- [What you have to do]:
Scan the entries line by line and return those with "asynchronous".

- [Input records]:
File: src/rtl/pfa_serial_seq.sv
// -----------------------------------------------------------------------------
// pfa_serial_seq
//   Bit-serial adder controller. One external PFA cell is time-shared across
//   every bit of a WIDTH-bit addition. Operands are latched on an accepted
//   start, fed to the PFA LSB first (one bit per cycle), and the returning
//   S/G/P are folded into the sum, the ripple carry and the group
//   generate/propagate terms.
//
//   Timing: start sampled at edge 0, RUN during cycles 1..WIDTH, done_o pulses
//   in cycle WIDTH+1 (FIN), IDLE again in cycle WIDTH+2.
//
// Optional build macro:
//   PFA_SEQ_OVF_EN - adds ovf_o (two's-complement overflow: carry into the MSB
//                    XOR carry out of the MSB), registered with the results.
//
// Ports:
//   clk, rst_n           clock (rising edge), asynchronous active-low reset
//   start_i              request, accepted only in IDLE
//   a_i, b_i, cin_i      operands and carry-in, sampled on accepted start
//   pfa_a_o/b_o/c_o      bit-serial drive to the PFA cell (0 outside RUN)
//   pfa_s_i/g_i/p_i      PFA sum, generate (A&B) and propagate (A|B) return
//   busy_o               high in RUN and FIN
//   done_o               one-cycle completion pulse (FIN)
//   sum_o, cout_o        result and final carry, held until the next FIN
//   g_grp_o, p_grp_o     group generate / propagate over all bits
//   ovf_o                (PFA_SEQ_OVF_EN only) signed overflow flag
// -----------------------------------------------------------------------------
module pfa_serial_seq #(
  parameter int WIDTH = 8
) (
  input  logic             clk,
  input  logic             rst_n,
  input  logic             start_i,
  input  logic [WIDTH-1:0] a_i,
  input  logic [WIDTH-1:0] b_i,
  input  logic             cin_i,
  output logic             pfa_a_o,
  output logic             pfa_b_o,
  output logic             pfa_c_o,
  input  logic             pfa_s_i,
  input  logic             pfa_g_i,
  input  logic             pfa_p_i,
  output logic             busy_o,
  output logic             done_o,
  output logic [WIDTH-1:0] sum_o,
  output logic             cout_o,
  output logic             g_grp_o,
`ifdef PFA_SEQ_OVF_EN
  output logic             p_grp_o,
  output logic             ovf_o
`else
  output logic             p_grp_o
`endif
);

  localparam int CW = $clog2(WIDTH);

  typedef enum logic [1:0] {
    S_IDLE,
    S_RUN,
    S_FIN
  } state_e;

  state_e           state_q;
  logic [WIDTH-1:0] a_sh_q, b_sh_q;
  // Only the upper WIDTH-1 sum bits need storage: the final bit arrives on the
  // last RUN edge and is taken straight from s_sh_d into sum_q.
  logic [WIDTH-1:1] s_sh_q;
  logic             carry_q, gg_q, pg_q;
  logic [CW-1:0]    cnt_q;
  logic             busy_q, done_q, cout_q, g_grp_q, p_grp_q;
  logic [WIDTH-1:0] sum_q;
`ifdef PFA_SEQ_OVF_EN
  logic             c_msb_q, ovf_q;
`endif

  // Per-bit update terms from the PFA return path.
  logic [WIDTH-1:0] s_sh_d;
  logic             carry_d, gg_d, pg_d;
  logic             last_bit;

  assign s_sh_d   = {pfa_s_i, s_sh_q};
  assign carry_d  = pfa_g_i | (pfa_p_i & carry_q);
  assign gg_d     = pfa_g_i | (pfa_p_i & gg_q);
  assign pg_d     = pg_q & pfa_p_i;
  assign last_bit = (cnt_q == CW'(WIDTH - 1));

  // The PFA is driven only while RUN so that it sees quiet zeros otherwise,
  // including immediately when reset aborts an operation.
  assign pfa_a_o = (state_q == S_RUN) & a_sh_q[0];
  assign pfa_b_o = (state_q == S_RUN) & b_sh_q[0];
  assign pfa_c_o = (state_q == S_RUN) & carry_q;

  // NOTE: every register here is plain state (no memory arrays), so all of it
  // is cleared by the asynchronous reset, and all updates use non-blocking
  // assignments so that each right-hand side sees the pre-edge values.
  always_ff @(posedge clk or negedge rst_n) begin
    if (!rst_n) begin
      state_q <= S_IDLE;
      a_sh_q  <= '0;
      b_sh_q  <= '0;
      s_sh_q  <= '0;
      carry_q <= 1'b0;
      gg_q    <= 1'b0;
      pg_q    <= 1'b0;
      cnt_q   <= '0;
      busy_q  <= 1'b0;
      done_q  <= 1'b0;
      sum_q   <= '0;
      cout_q  <= 1'b0;
      g_grp_q <= 1'b0;
      p_grp_q <= 1'b0;
`ifdef PFA_SEQ_OVF_EN
      c_msb_q <= 1'b0;
      ovf_q   <= 1'b0;
`endif
    end else begin
      done_q <= 1'b0;
      case (state_q)
        S_IDLE: begin
          if (start_i) begin
            a_sh_q  <= a_i;
            b_sh_q  <= b_i;
            carry_q <= cin_i;
            cnt_q   <= '0;
            gg_q    <= 1'b0;
            pg_q    <= 1'b1;
            busy_q  <= 1'b1;
            state_q <= S_RUN;
          end
        end

        S_RUN: begin
          s_sh_q  <= s_sh_d[WIDTH-1:1];
          carry_q <= carry_d;
          gg_q    <= gg_d;
          pg_q    <= pg_d;
          a_sh_q  <= {1'b0, a_sh_q[WIDTH-1:1]};
          b_sh_q  <= {1'b0, b_sh_q[WIDTH-1:1]};
          cnt_q   <= cnt_q + CW'(1);
`ifdef PFA_SEQ_OVF_EN
          // Carry produced by bit WIDTH-2 is the carry into the MSB.
          if (cnt_q == CW'(WIDTH - 2)) c_msb_q <= carry_d;
`endif
          // Results are captured on the FIN entry edge so they are valid
          // in the same cycle that done_o is high.
          if (last_bit) begin
            state_q <= S_FIN;
            done_q  <= 1'b1;
            sum_q   <= s_sh_d;
            cout_q  <= carry_d;
            g_grp_q <= gg_d;
            p_grp_q <= pg_d;
`ifdef PFA_SEQ_OVF_EN
            ovf_q   <= c_msb_q ^ carry_d;
`endif
          end
        end

        S_FIN: begin
          busy_q  <= 1'b0;
          state_q <= S_IDLE;
        end

        default: state_q <= S_IDLE;
      endcase
    end
  end

  assign busy_o  = busy_q;
  assign done_o  = done_q;
  assign sum_o   = sum_q;
  assign cout_o  = cout_q;
  assign g_grp_o = g_grp_q;
  assign p_grp_o = p_grp_q;
`ifdef PFA_SEQ_OVF_EN
  assign ovf_o   = ovf_q;
`endif

endmodule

- [Response area]:
//   clk, rst_n           clock (rising edge), asynchronous active-low reset
  // is cleared by the asynchronous reset, and all updates use non-blocking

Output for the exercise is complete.